EXERCISE OBJECTIVE:
What is needed is every line of the material that contains "flags".

DATASET CONTENT:

**src/rtl/flag_cr_unit_pkg.sv**
```systemverilog
// Shared definitions for the flag/CR state holder and the jump checker.
// Flag bit positions, CR operation codes, jump codes and the stack entry layout.
package flag_cr_unit_pkg;

    localparam int ALUF_ZF = 0;
    localparam int ALUF_CF = 1;
    localparam int ALUF_SF = 2;
    localparam int ALUF_OF = 3;
    localparam int ALUF_W  = 4;
    localparam int CR_W    = 16;
    localparam int ENTRY_W = ALUF_W + CR_W;

    localparam logic [1:0] CR_NOP  = 2'b00;
    localparam logic [1:0] CR_LOAD = 2'b01;
    localparam logic [1:0] CR_DEC  = 2'b10;
    localparam logic [1:0] CR_CLR  = 2'b11;

    // Condition codes decoded by the jump checker
    localparam logic [3:0] JMP_ALWAYS = 4'h0;
    localparam logic [3:0] JMP_JZ     = 4'h1;
    localparam logic [3:0] JMP_JNZ    = 4'h2;
    localparam logic [3:0] JMP_JC     = 4'h3;
    localparam logic [3:0] JMP_JNC    = 4'h4;
    localparam logic [3:0] JMP_JS     = 4'h5;
    localparam logic [3:0] JMP_JO     = 4'h6;
    localparam logic [3:0] JMP_LOOP   = 4'h7;

    typedef struct packed {
        logic [ALUF_W-1:0] flags;
        logic [CR_W-1:0]   cr;
    } stk_entry_t;

endpackage

```
**src/rtl/flag_cr_unit_flag_stack.sv**
```systemverilog
// Small LIFO of {flags, CR} entries with push, pop and push+pop swap.
// The top entry is read combinationally so a restore lands in the same edge as the pop.
module flag_stack
    import flag_cr_unit_pkg::*;
#(
    parameter int DEPTH = 4
) (
    input  logic       clk,
    input  logic       rst_n,
    input  logic       push,
    input  logic       pop,
    input  stk_entry_t wr_data,
    output stk_entry_t top_data,
    output logic       restore,
    output logic       full,
    output logic       empty,
    output logic       err_set
);

    localparam int AW   = $clog2(DEPTH);
    localparam int SP_W = AW + 1;

    stk_entry_t      mem [DEPTH];
    logic [SP_W-1:0] sp_reg;
    logic [SP_W-1:0] sp_next;
    logic [SP_W-1:0] sp_m1;
    logic [AW-1:0]   wr_idx;
    logic [AW-1:0]   top_idx;
    logic            push_ok;
    logic            pop_ok;
    logic            swap_ok;

    assign full    = (sp_reg == SP_W'(DEPTH));
    assign empty   = (sp_reg == '0);
    assign sp_m1   = sp_reg - SP_W'(1);
    assign wr_idx  = sp_reg[AW-1:0];
    assign top_idx = sp_m1[AW-1:0];

    assign push_ok = push && !pop && !full;
    assign pop_ok  = pop && !push && !empty;
    assign swap_ok = push && pop && !empty;
    // A swap on an empty stack has nothing to exchange, so it counts as underflow
    assign err_set = (push && !pop && full) || (pop && !push && empty) || (push && pop && empty);
    assign restore = pop_ok || swap_ok;
    assign top_data = mem[top_idx];

    always_comb begin
        sp_next = sp_reg;
        if (push_ok) begin
            sp_next = sp_reg + SP_W'(1);
        end else if (pop_ok) begin
            sp_next = sp_m1;
        end
    end

    always_ff @(posedge clk or negedge rst_n) begin
        if (!rst_n) begin
            sp_reg <= '0;
        end else begin
            sp_reg <= sp_next;
        end
    end

    // Contents need no reset: nothing is readable until a push has written it
    always_ff @(posedge clk) begin
        if (push_ok) begin
            mem[wr_idx] <= wr_data;
        end else if (swap_ok) begin
            mem[top_idx] <= wr_data;
        end
    end

endmodule

```
**src/rtl/flag_cr_unit.sv**
```systemverilog
// Condition flag and count register holder feeding the jump checker,
// with a save/restore stack for call/return and interrupt entry/exit.
module flag_cr_unit
    import flag_cr_unit_pkg::*;
#(
    parameter int DEPTH = 4
) (
    input  logic              clk,
    input  logic              rst_n,
    input  logic [ALUF_W-1:0] alu_flag_i,
    input  logic              flag_we,
    input  logic [1:0]        cr_op,
    input  logic [CR_W-1:0]   cr_d,
    input  logic              push,
    input  logic              pop,
    input  logic              err_clr,
    output logic [15:0]       flag_o,
    output logic [CR_W-1:0]   cr_o,
    output logic              cr_zero,
    output logic              stk_full,
    output logic              stk_empty,
    output logic              stk_err
);

    logic [ALUF_W-1:0] flag_reg;
    logic [ALUF_W-1:0] flag_next;
    logic [CR_W-1:0]   cr_reg;
    logic [CR_W-1:0]   cr_next;
    logic              err_reg;
    logic              err_next;
    stk_entry_t        cur_entry;
    stk_entry_t        top_entry;
    logic              restore;
    logic              err_set;

    assign cur_entry.flags = flag_reg;
    assign cur_entry.cr    = cr_reg;

    flag_stack #(
        .DEPTH (DEPTH)
    ) u_flag_stack (
        .clk      (clk),
        .rst_n    (rst_n),
        .push     (push),
        .pop      (pop),
        .wr_data  (cur_entry),
        .top_data (top_entry),
        .restore  (restore),
        .full     (stk_full),
        .empty    (stk_empty),
        .err_set  (err_set)
    );

    // Explicit writes take precedence over a stack restore, field by field
    always_comb begin
        flag_next = flag_reg;
        if (flag_we) begin
            flag_next = alu_flag_i;
        end else if (restore) begin
            flag_next = top_entry.flags;
        end

        cr_next = cr_reg;
        case (cr_op)
            CR_LOAD: cr_next = cr_d;
            CR_DEC:  cr_next = cr_reg - CR_W'(1);
            CR_CLR:  cr_next = '0;
            default: begin
                if (restore) begin
                    cr_next = top_entry.cr;
                end
            end
        endcase

        err_next = err_reg;
        if (err_set) begin
            err_next = 1'b1;
        end else if (err_clr) begin
            err_next = 1'b0;
        end
    end

    always_ff @(posedge clk or negedge rst_n) begin
        if (!rst_n) begin
            flag_reg <= '0;
            cr_reg   <= '0;
            err_reg  <= 1'b0;
        end else begin
            flag_reg <= flag_next;
            cr_reg   <= cr_next;
            err_reg  <= err_next;
        end
    end

    genvar gi;
    generate
        for (gi = 0; gi < 16; gi++) begin : g_flag_o
            if (gi < ALUF_W) begin : g_live
                assign flag_o[gi] = flag_reg[gi];
            end else begin : g_zero
                assign flag_o[gi] = 1'b0;
            end
        end
    endgenerate

    assign cr_o    = cr_reg;
    assign cr_zero = (cr_reg == '0);
    assign stk_err = err_reg;

endmodule

```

WRITTEN RESPONSE:
        logic [ALUF_W-1:0] flags;
// Small LIFO of {flags, CR} entries with push, pop and push+pop swap.
    assign cur_entry.flags = flag_reg;
            flag_next = top_entry.flags;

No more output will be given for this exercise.